:: To do ::
Each line that holds the string "Overall" counts once. Say how many such lines the entries have, giving the number only.

Provided records Start Marker

===== src/rtl/uart_irq_id.sv =====
module uart_irq_id #(
  parameter int AW = 3,
  parameter logic [AW-1:0] IEN_OFS = 3'd1,
  parameter logic [AW-1:0] ID_OFS  = 3'd2
) (
  input  logic          clk,
  input  logic          rst_n,
  input  logic [AW-1:0] addr,
  input  logic          wr_en,
  input  logic [7:0]    wdata,
  input  logic          rd_en,
  output logic [7:0]    rdata,
  input  logic          mode_ir,
  input  logic          ir_tx_dir,
  input  logic          stat_req,
  input  logic          txur_req,
  input  logic          rx_data_req,
  input  logic          rx_tmo_req,
  input  logic          tx_low_req,
  input  logic          modem_req,
  input  logic          tx_shift_empty,
  input  logic          tx_fifo_empty,
  output logic          irq
);

  logic [5:0] ier_q;
  logic       fifo_en_q;
  logic       txe_pend;
  logic       empty_q;
  logic       rd_id_q;
  logic [7:0] id_q;

  logic       rd_id;
  logic       both_empty;
  logic       lvl_stat, lvl_rx, lvl_tx, lvl_ms;
  logic       pend;
  logic [1:0] code;
  logic       tmo_flag;
  logic [7:0] id_live;

  assign rd_id      = rd_en && (addr == ID_OFS);
  assign both_empty = tx_shift_empty && tx_fifo_empty;

  assign lvl_stat = ier_q[2] && ((mode_ir && ir_tx_dir) ? txur_req : stat_req);
  assign lvl_rx   = ier_q[0] && (rx_data_req || (fifo_en_q && rx_tmo_req));
  assign lvl_tx   = (ier_q[1] && tx_low_req) || (ier_q[5] && txe_pend);
  assign lvl_ms   = ier_q[3] && modem_req;

  always_comb begin
    pend     = 1'b1;
    code     = 2'b00;
    tmo_flag = 1'b0;
    if (lvl_stat)      code = 2'b11;
    else if (lvl_rx) begin
      code     = 2'b10;
      tmo_flag = fifo_en_q && rx_tmo_req;
    end
    else if (lvl_tx)   code = 2'b01;
    else if (lvl_ms)   code = 2'b00;
    else               pend = 1'b0;
  end

  assign id_live = {{2{fifo_en_q}}, 2'b00, tmo_flag, code, ~pend};
  assign irq     = pend;

  always_ff @(posedge clk) begin
    if (!rst_n) begin
      ier_q     <= '0;
      fifo_en_q <= 1'b0;
    end else if (wr_en) begin
      if (addr == IEN_OFS) ier_q     <= wdata[5:0];
      if (addr == ID_OFS)  fifo_en_q <= wdata[0];
    end
  end

  always_ff @(posedge clk) begin
    if (!rst_n) begin
      empty_q  <= 1'b1;
      txe_pend <= 1'b0;
      rd_id_q  <= 1'b0;
      id_q     <= 8'h01;
    end else begin
      empty_q <= both_empty;
      rd_id_q <= rd_id;
      if (both_empty && !empty_q)
        txe_pend <= 1'b1;
      else if (!both_empty)
        txe_pend <= 1'b0;
      else if (rd_id_q && !rd_id && !id_q[0] && id_q[2:1] == 2'b01)
        txe_pend <= 1'b0;
      if (!rd_id)
        id_q <= id_live;
    end
  end

  always_comb begin
    rdata = 8'h00;
    if (rd_en) begin
      if (addr == IEN_OFS)     rdata = {2'b00, ier_q};
      else if (addr == ID_OFS) rdata = id_q;
    end
  end

endmodule


===== config.mk =====
export PLATFORM = sky130hd
export DESIGN_NAME = uart_irq_id
export DESIGN_NICKNAME = d
export VERILOG_FILES = /design/src/rtl/uart_irq_id.sv
export SDC_FILE = /design/constraint.sdc
export NUM_CORES = 1
export LEC_CHECK = 0
export ABC_AREA = 1
export ABC_CLOCK_PERIOD_IN_PS = 2490
export BUFFER_PORTS_ARGS = -buffer_cell sky130_fd_sc_hd__buf_2
export CAP_MARGIN = 30
export CORE_UTILIZATION = 48
export CTS_CLUSTER_DIAMETER = 200
export CTS_CLUSTER_SIZE = 25
export DETAILED_ROUTE_END_ITERATION = 12
export GPL_TIMING_DRIVEN = 0
export PLACE_DENSITY = 0.89
export SYNTH_ARGS = -nofsm -noshare
export SYNTH_HDL_FRONTEND = slang
export SYNTH_SLANG_ARGS = --single-unit

===== constraint.sdc =====
create_clock -name clk -period 2.49 [get_ports clk]
set_input_delay 0.249 -clock clk [delete_from_list [all_inputs] [get_ports clk]]
set_output_delay 0.249 -clock clk [all_outputs]
set_load 0.01 [all_outputs]

Word-level counts from Yosys, hierarchy flattened. Index checks and enable logic that the tools add are counted.

Bits in registers: 15. Input port bits: 25. Output and inout bits: 9. Logic and storage cells: 47.

Equality and inequality tests: 4. Muxes and demuxes: 16. Bitwise gates (word level): 1. Reduce and logical (&&, ||, !) cells: 20.

Operators with widths (count): $mux 8 (3); $logic_and 1x1->1 (13); $mux 1 (11); $mux 2 (2); $reduce_and 2->1 (2); $eq 3x1->1 const B (1); $eq 3x2->1 const B (1); $logic_not 1->1 (3); $ne 3x1->1 const B (1); $eq 2x1->1 const B (1); $logic_or 1x1->1 (2); $not 1->1 (1).

Longest topological paths before layout. Gate-level depths: netlist of the first run.

Depth in word-level cells: 9. Gate-level depth with buffers: 7. Depth with buffers taken out: 7.

Least setup slack after synthesis of the first run. Ideal clock, no wire load.

Kind: input port to output port. Start point: in addr[2]. End point: out rdata[7]. Data arrival time: 0.876 ns. Required time: 2.241 ns. Path slack: 1.365 ns. Cell stages on the path: 6. Path buffers: 1. Cell sequence: inv_1 > nand4_4 > clkinv_2 > nand2_1 > inv_1 > buf_4.

Word-level cells in the longest chain between the ends: 4. Elaborated cells between the ends (all ways): 5. Those cells by class: eq/ne: 2; mux: 3.

Ends and longest elaborated chain: start, declared (line 8) `input logic [AW-1:0] addr,`; $eq 3x2->1 (line 100) `else if (addr == ID_OFS) rdata = id_q;`; $mux 8 (line 100); $mux 8 (*) (line 99) `if (addr == IEN_OFS) rdata = {2'b00, ier_q};`; $mux 8 (*) (line 98) `if (rd_en) begin`; end, declared (line 12) `output logic [7:0] rdata,`.

Mark *: on every way between the ends. The rest lies on a longest branch, timed or not.

Final worst setup path of the first run.
Start point: reg fifo_en_q. End point: out irq.

Word-level cells in the longest chain between the ends: 5.

Ends and longest elaborated chain: start, declared (line 27) `logic fifo_en_q;`; start signal, assigned (line 72) `if (addr == ID_OFS) fifo_en_q <= wdata[0];`; $logic_and 1x1->1 (line 45) `assign lvl_rx = ier_q[0] && (rx_data_req || (fifo_en_q && rx_tmo_req));`; $logic_or 1x1->1 (line 45); $logic_and 1x1->1 (line 45); $mux 1 (line 54) `else if (lvl_rx) begin`; $mux 1 (line 53) `if (lvl_stat) code = 2'b11;`; end, declared (line 23) `output logic irq`.

Every way passes these cells.

==> results of run 1 <==
[tightest hold or removal path, stage by stage]
cell and delay (ps):
sky130_fd_sc_hd__buf_2 70, sky130_fd_sc_hd__nor2_1 30, sky130_fd_sc_hd__nor2_1 80
[per-layer routing]
| layer | wire length [um] | part of all wire (%) | up-vias |
|---|---|---|---|
| li1 | - | - | 425 |
| met4 | 34 | 2.1 | 0 |
| met3 | 67 | 4.1 | 5 |
| met1 | 757 | 47 | 332 |
| met2 | 761 | 47 | 26 |
| met5 | 0 | 0 | - |
[worst paths after layout]
check	cells after the start	startpoint	endpoint	slack, ps
worst max-delay path	5	fifo_en_q	irq	960
worst max register to register	5	fifo_en_q	id_q[0]	1520
worst min register to register	1	empty_q	txe_pend	410
worst min-delay path	3	wdata[2]	ier_q[2]	180
[logic make-up (layout without fill, tap and decap cells)]
logic type,after synthesis,after routing
AND/OR/NAND/NOR,66,66
flip-flops,15,15
buffers and inverters,20,55
AO/OA/AOI/OAI,13,13
[power groups by stage]
stage          combinational (mW)  sequential (mW)  clock (mW)
2_1_floorplan              0.0277            0.256           0
3_3_place_gp               0.0521            0.257           0
3_5_place_dp               0.0541            0.258           0
4_1_cts                    0.0545            0.252       0.142
5_1_grt                    0.0618            0.253       0.159
6_report                   0.0546            0.252       0.141
[synthesized netlist by cell type]
cell type and n:
sky130_fd_sc_hd__dfxtp_1 15, sky130_fd_sc_hd__o21ai_1 1, sky130_fd_sc_hd__clkbuf_1 1, sky130_fd_sc_hd__nor2_4 1
sky130_fd_sc_hd__nand2_1 30, sky130_fd_sc_hd__nor3_1 2, sky130_fd_sc_hd__nand4_4 1, sky130_fd_sc_hd__clkinv_2 1
sky130_fd_sc_hd__inv_1 17, sky130_fd_sc_hd__nand3_1 12, sky130_fd_sc_hd__o21ai_0 7, sky130_fd_sc_hd__nor2_1 20
sky130_fd_sc_hd__buf_4 1, sky130_fd_sc_hd__a21oi_1 5
[sequential cells by signal, indices dropped and copies added, names as in the netlist]
register and count:
rd_id_q 1, empty_q 1, ier_q 6, txe_pend 1, id_q 5, fifo_en_q 1
[stage by stage]
step	total power, mW	util [%]	setup slack (ps)	cells	hold slack (ps)
floorplan	0.284	-	1370	114	384
global placement	0.309	66.6	1180	160	390
detailed placement	0.312	66.6	1160	160	399
CTS	0.449	68.6	962	164	185
global route	0.474	68.6	827	164	177
finish	0.448	68.6	961	164	179
[area by class of cell]
type,instances,area (um2),area share [%]
Buffer,2,11.3,1.20
Clock buffer,3,22.5,2.40
Clock inverter,1,5.00,0.534
Inverter,18,68.8,7.34
Multi-Input combinational cell,79,355,37.9
Sequential cell,15,300,32.0
Tap cell,15,18.8,2.00
Timing Repair Buffer,31,155,16.6
==> qor_table.md, run 1 <==
| Step | Result | Value |
| --- | --- | --- |
| outcome | Status | complete, no violations |
| setup path | WP data required | 2240 ps |
| cells and area | Cell area after layout | 937 um2 |
| cts | Post-CTS repair timing setup buffer count | 0 |
| synth | Number of flip-flops and latches in the synthesized netlist | 15 |
| floorplan | Core Footprint | 1370 um2 |
| sta | Hold Fails Final Rpt | 0 |
| setup path | Kind of capture point of the worst setup path | output port |
| cells and area | Fillcell total | 138 |
| min path | Hold Path Class | primary input to register |
| detailed routing | Total via count in the routed design | 788 |
| detailed routing | Drt pass-1 iters | 5 |
| cts | Clock slew at reported path FFs | 90 ps |
| power | Power Dens Cells | 478 nW/um2 |
| floorplan | IO Count | 34 |
| setup path | Stage delay of the slowest cell on the critical path | 340 ps |
| detailed routing | Antenna Nets Post-Route | 0 |
| placed design | Area after detailed placement | 910 um2 |
| placed design | Count of input and output buffers | 31 |
| job | # Max-Cap Violations | 0 |
| floorplan | Floorplan die height | 41.2 um |
| cts | CTS tree | done |
| detailed routing | Via density | 4.80 |
| setup path | Top cell family by delay on the critical path | simple AND/OR/NAND/NOR gates |
| power | Internal power summed over all cells | 0.331 mW |
| global route | Vias in the first global route | 654 |
| power | Switching Share | 26.1% |
| sta | Worst Max-Slew Pin Slew | 356 ps |
| cts | Total clock buffers created by CTS | 3 |
| setup path | WP buf/inv | 2 |
| floorplan | Floorplan row count | 13 |
| placed design | HPWL after detailed placement | 1300 um |
| cells and area | Number of nets in the layout | 175 |
| cts | Maximum number of buffers from clock root to sink | 2 |
| setup path | CP Data Arrival Time | 1280 ps |
| synth | Post-synthesis compound-gate area fraction | 8.84% |
| sta | Highest clock frequency the design can meet | 654 MHz |
| cts | Total number of H-tree levels | 1 |
| cts | Num Clock Sinks | 15 |
| cts | Root buffer cell | sky130_fd_sc_hd__clkbuf_4 |
| synth | Share of synthesized area occupied by flip-flops and latches | 40.8% |
| cells and area | Diodes inserted | 0 |
| cts | Clock latency reported for the late side of the worst-skew pair | 290 ps |
| setup path | Ordered cell list for the critical path | nand3_1 -> inv_1 -> nor3_1 -> nand2_1 -> buf_2 |
| cts | Number of gates given a new drive strength after cts | 0 |
| synth | Syn. warnings | 0 |
| synth | Cell type with the largest total area after synthesis | sky130_fd_sc_hd__dfxtp_1 |
| cells and area | Area Growth Syn to Fin | 27.4% |
| synth | Average instance area after synthesis | 6.45 um2 |
| floorplan | Effective utilization at floorplan | 53.8% |
| setup path | Classification of the worst setup path | register to output port |
| global route | Met1 track demand over resource | 23.7% |
| synth | Cell area after synthesis | 736 um2 |
| synth | Portion of netlist area occupied by mux cells | 0% |
| cts | Quantity of hold-fixing buffers added after cts | 0 |
| global route | Overall fraction of global-route tracks in use | 22.4% |
| cells and area | Most frequent cells in the layout | sky130_fd_sc_hd__buf_2 (31), sky130_fd_sc_hd__nand2_1 (30), sky130_fd_sc_hd__nor2_1 (20) |
| sta | Number of setup violations in the final report | 0 |
| synth | Top-area cell type share of the netlist area | 40.8% |
| floorplan | Width of the die | 41.2 um |
| synth | Top cells by area, synth | sky130_fd_sc_hd__dfxtp_1 (41%), sky130_fd_sc_hd__nand2_1 (15%), sky130_fd_sc_hd__nor2_1 (10%), sky130_fd_sc_hd__inv_1 (8.7%), sky130_fd_sc_hd__nand3_1 (8.2%) |
| setup path | Crit path max fanout | 3 |
| global route | Largest net degree at the start of global routing | 11 |
| sta | Total negative slack for setup checks | 0 ps |
| synth | Cell count after synthesis | 114 |
| sta | Max-slew headroom | 76.3% |
| power | Logic gate share of total power | 12.2% |
| placed design | RD Place Congestion | 0.787 |
| sta | RSZ-0062 raised after global routing | false |
| setup path | Cell type of the slowest stage on the worst timing path | sky130_fd_sc_hd__dfxtp_1 |
| synth | Main combinational cell family by area after synthesis | simple AND/OR/NAND/NOR gates |
| cells and area | Share of layout cells above drive strength 1 | 26.2% |
| sta | Clock Skews | 1.93 ps |
| detailed routing | Average detailed-routed wire length per instance | 9.88 um |
| synth | Simple-gate share of the synthesized area | 39.5% |
| setup path | Startpoint types | register |
| synth | Number of nets in the synthesized netlist | 139 |
| global route | Highest-utilization routing layer at the global route stage | met2 |
| power | Switch Pwr | 0.117 mW |
| global route | Number of antenna violations at the first check in global routing | 0 |
| global route | Met2 track utilization from global routing | 39.5% |
| global route | Met3 layer usage reported by global route | 6.52% |
| detailed routing | Detailed router's first-iteration violation count | 23 |
| sta | Fin crit period | 1530 ps |
| synth | Unique cell type count in the Yosys netlist | 14 |
| sta | Total count of max-transition violations in the final report | 0 |
| synth | Post-Synth XOR/XNOR Area | 0% |
| detailed routing | Number of remaining DRC errors | 0 |
| cells and area | Most common library cell in the layout ignoring fill and taps | sky130_fd_sc_hd__buf_2 |
| synth | Synthesized-area fraction occupied by adder cells | 0% |
| power | Register share of total power | 56.2% |
| power | Worst VDD drop | 0.000290 V |
| sta | Share of the cycle needed by the critical path after routing | 61.4% |
| floorplan | Overall die area | 1690 um2 |
| global route | Total congestion overflow after global routing | 0 |
| global route | Wire length of the first global-routing pass | 2420 um |
| power | Share of total power in the clock network | 31.6% |
| detailed routing | Detailed Route WL | 1620 um |
| power | Lkg Pwr | 0.541 nW |
(Power assumes the default switching activity.)
==> run 2: changes to the inputs <==
Settings changed: ABC_CLOCK_PERIOD_IN_PS 2490 to 1500, CORE_UTILIZATION 48 to 44, PLACE_DENSITY 0.89 to 0.83.
Clock period 2.49 ns to 1.5 ns, I/O delays scaled along.
==> qor_table.md, run 2 (same netlist as run 1, synthesis figures left out) <==
| Step | Result | Value | Change |
| --- | --- | --- | --- |
| cells and area | Share of layout cells above drive strength 1 | 26.8% | +0.67 points |
| sta | Fin crit period | 1350 ps |  |
| floorplan | Core Footprint | 1540 um2 | +13% |
| detailed routing | Antenna Nets Post-Route | 0 | unchanged |
| placed design | Count of input and output buffers | 31 | unchanged |
| sta | Max-slew headroom | 76.1% | -0.16 points |
| job | # Max-Cap Violations | 0 | unchanged |
| sta | Clock Skews | 2.14 ps | +0.216 ps |
| cells and area | Diodes inserted | 0 | unchanged |
| cts | Total number of H-tree levels | 1 | unchanged |
| detailed routing | Detailed router's first-iteration violation count | 18 | -22% |
| placed design | HPWL after detailed placement | 1290 um | -0.30% |
| cells and area | Number of nets in the layout | 175 | unchanged |
| sta | Total negative slack for setup checks | 0 ps | unchanged |
| setup path | Startpoint types | register |  |
| power | Lkg Pwr | 0.543 nW | +0.23% |
| setup path | Kind of capture point of the worst setup path | output port |  |
| sta | Share of the cycle needed by the critical path after routing | 90.0% |  |
| cts | Total clock buffers created by CTS | 3 | unchanged |
| cells and area | Cell area after layout | 943 um2 | +0.67% |
| power | Worst VDD drop | 0.000610 V | +110% |
| global route | Largest net degree at the start of global routing | 11 | unchanged |
| global route | Number of antenna violations at the first check in global routing | 0 | unchanged |
| power | Power Dens Cells | 786 nW/um2 | +64% |
| floorplan | Width of the die | 42.9 um | +4.2% |
| setup path | CP Data Arrival Time | 1200 ps | -80 ps |
| global route | Total congestion overflow after global routing | 0 | unchanged |
| detailed routing | Via density | 4.87 | +1.3% |
| placed design | RD Place Congestion | 0.830 | +5.4% |
| cells and area | Flip-flop count of the largest register after layout | 6 | unchanged |
| cts | Num Clock Sinks | 15 | unchanged |
| sta | Total count of max-transition violations in the final report | 0 | unchanged |
| detailed routing | Detailed Route WL | 1550 um | -4.6% |
| sta | Hold Fails Final Rpt | 0 | unchanged |
| placed design | Worst slack at placement | 356 ps | -807 ps |
| sta | Number of setup violations in the final report | 0 | unchanged |
| setup path | WP data required | 1350 ps | -890 ps |
| sta | Worst Max-Slew Pin Slew | 359 ps | +2.44 ps |
| cts | Maximum number of buffers from clock root to sink | 2 | unchanged |
| cells and area | Area taken by multi-input logic gates | 360 um2 | +1.4% |
| global route | Wire length of the first global-routing pass | 2780 um | +15% |
| sta | Highest clock frequency the design can meet | 741 MHz |  |
| detailed routing | Number of remaining DRC errors | 0 | unchanged |
| floorplan | Overall die area | 1840 um2 | +8.6% |
| detailed routing | Average detailed-routed wire length per instance | 9.36 um | -5.2% |
| cells and area | Most common library cell in the layout ignoring fill and taps | sky130_fd_sc_hd__buf_2 |  |
| cts | CTS tree | done |  |
| detailed routing | Total via count in the routed design | 803 | +1.9% |
| cells and area | Flip-flop and latch area | 300 um2 | unchanged |
| sta | Worst setup slack after layout | 150 ps | -811 ps |
| cts | Clock latency reported for the late side of the worst-skew pair | 280 ps | about the same |
| cells and area | Most frequent cells in the layout | sky130_fd_sc_hd__buf_2 (31), sky130_fd_sc_hd__nand2_1 (30), sky130_fd_sc_hd__nor2_1 (20) |  |
| setup path | Crit path max fanout | 3 | unchanged |
| cells and area | Fillcell total | 158 | +14% |
| cells and area | Leading registers by flop count | ier_q (6), id_q (5) |  |
| cells and area | Biggest register | ier_q |  |
| min path | Hold Path Class | primary input to register |  |
| cts | Clock slew at reported path FFs | 90 ps | about the same |
| cts | Root buffer cell | sky130_fd_sc_hd__clkbuf_4 |  |
| floorplan | Floorplan row count | 14 | +1 |
| detailed routing | Drt pass-1 iters | 4 | -1 |
| floorplan | Floorplan die height | 42.9 um | +4.2% |
| cts | Post-CTS repair timing setup buffer count | 0 | unchanged |
| placed design | Area after detailed placement | 911 um2 | +0.14% |
| floorplan | IO Count | 34 | unchanged |
| power | Total power | 0.742 mW | +66% |
| global route | Vias in the first global route | 738 | +13% |
| cells and area | Area Growth Syn to Fin | 28.2% |  |
| outcome | Status | complete, no violations |  |
| sta | RSZ-0062 raised after global routing | false |  |
| setup path | Classification of the worst setup path | register to output port |  |
| floorplan | Effective utilization at floorplan | 47.7% | -6.1 points |
| global route | Overall fraction of global-route tracks in use | 19.1% | -3.3 points |
run 2: critical path, stage by stage (launching register included):
cell,delay [ps]
sky130_fd_sc_hd__dfxtp_1,350
sky130_fd_sc_hd__nand3_1,110
sky130_fd_sc_hd__inv_1,80
sky130_fd_sc_hd__nor3_2,170
sky130_fd_sc_hd__nand2_1,60
sky130_fd_sc_hd__buf_2,140
run 2: report_power, final:
group          leakage, nW  internal, mW  switching, mW
combinational        0.403        0.0400         0.0509
clock               0.0177        0.0990          0.134
sequential           0.122         0.411        0.00714
total                0.543         0.550          0.192
run 2: layout make-up:
cell class                      count  share of cell area [%]
Tap cell                           16                    2.12
Timing Repair Buffer               31                    16.4
Buffer                              2                    1.19
Inverter                           18                    7.29
Sequential cell                    15                    31.8
Multi-Input combinational cell     79                    38.2
Clock inverter                      1                   0.531
Clock buffer                        3                    2.39
run 2: stage by stage:
stage / std cells / utilization, % / hold slack, ps
floorplan: 114 / - / 285
global placement: 161 / 59.1 / 371
detailed placement: 161 / 59.1 / 376
CTS: 165 / 60.9 / 78.8
global route: 165 / 61.2 / 90.7
finish: 165 / 61.2 / 79.1
run 2: timing repair:
item	CTS	global route
setup endpoints to repair	0	1
hold buffers	0	0
gates resized for setup	0	1
run 2: per-layer routing:
metal,global-route usage (%),vias up,share of wire [%]
li1,-,426,-
met1,22.3,354,45
met2,36.1,21,49
met3,2.98,2,5.0
met4,3.75,0,0.58
met5,0,-,0
run 2: worst paths after layout:
path / to / slack [ps] / cells past startpoint / startpoint
worst max-delay path: irq / 150 / 5 / fifo_en_q
worst min-delay path: ier_q[3] / 80 / 3 / wdata[3]
worst max register to register: id_q[2] / 560 / 6 / fifo_en_q
worst min register to register: txe_pend / 410 / 1 / empty_q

Provided records End Marker

:: Answer space ::
4